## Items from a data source
******
<file path="config.mk">
export PLATFORM = sky130hd
export DESIGN_NAME = gsr_unit
export DESIGN_NICKNAME = d
export VERILOG_FILES = /design/src/rtl/gsr_pkg.sv /design/src/rtl/gsr_decode.sv /design/src/rtl/gsr_irq_mask.sv /design/src/rtl/gsr_sigq.sv /design/src/rtl/gsr_unit.sv
export SDC_FILE = /design/constraint.sdc
export NUM_CORES = 1
export LEC_CHECK = 0
export BUFFER_PORTS_ARGS = -buffer_cell sky130_fd_sc_hd__buf_2
export CAP_MARGIN = 20
export CORE_ASPECT_RATIO = 2
export CORE_MARGIN = 3
export CORE_UTILIZATION = 35
export CTS_CLUSTER_DIAMETER = 100
export DETAILED_ROUTE_END_ITERATION = 16
export PLACE_DENSITY = 0.66
export SYNTH_ARGS = -nofsm -noshare
export SYNTH_HDL_FRONTEND = slang
export SYNTH_SLANG_ARGS = --single-unit
</file>
<file path="constraint.sdc">
create_clock -name clk -period 1.6 [get_ports clk]
set_input_delay 0.16 -clock clk [delete_from_list [all_inputs] [get_ports clk]]
set_output_delay 0.16 -clock clk [all_outputs]
set_load 0.005 [all_outputs]
</file>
******
Please retype every entry above exactly as it stands.

## ANSWER FOR THE TASK
<file path="config.mk">
export PLATFORM = sky130hd
export DESIGN_NAME = gsr_unit
export DESIGN_NICKNAME = d
export VERILOG_FILES = /design/src/rtl/gsr_pkg.sv /design/src/rtl/gsr_decode.sv /design/src/rtl/gsr_irq_mask.sv /design/src/rtl/gsr_sigq.sv /design/src/rtl/gsr_unit.sv
export SDC_FILE = /design/constraint.sdc
export NUM_CORES = 1
export LEC_CHECK = 0
export BUFFER_PORTS_ARGS = -buffer_cell sky130_fd_sc_hd__buf_2
export CAP_MARGIN = 20
export CORE_ASPECT_RATIO = 2
export CORE_MARGIN = 3
export CORE_UTILIZATION = 35
export CTS_CLUSTER_DIAMETER = 100
export DETAILED_ROUTE_END_ITERATION = 16
export PLACE_DENSITY = 0.66
export SYNTH_ARGS = -nofsm -noshare
export SYNTH_HDL_FRONTEND = slang
export SYNTH_SLANG_ARGS = --single-unit
</file>
<file path="constraint.sdc">
create_clock -name clk -period 1.6 [get_ports clk]
set_input_delay 0.16 -clock clk [delete_from_list [all_inputs] [get_ports clk]]
set_output_delay 0.16 -clock clk [all_outputs]
set_load 0.005 [all_outputs]
</file>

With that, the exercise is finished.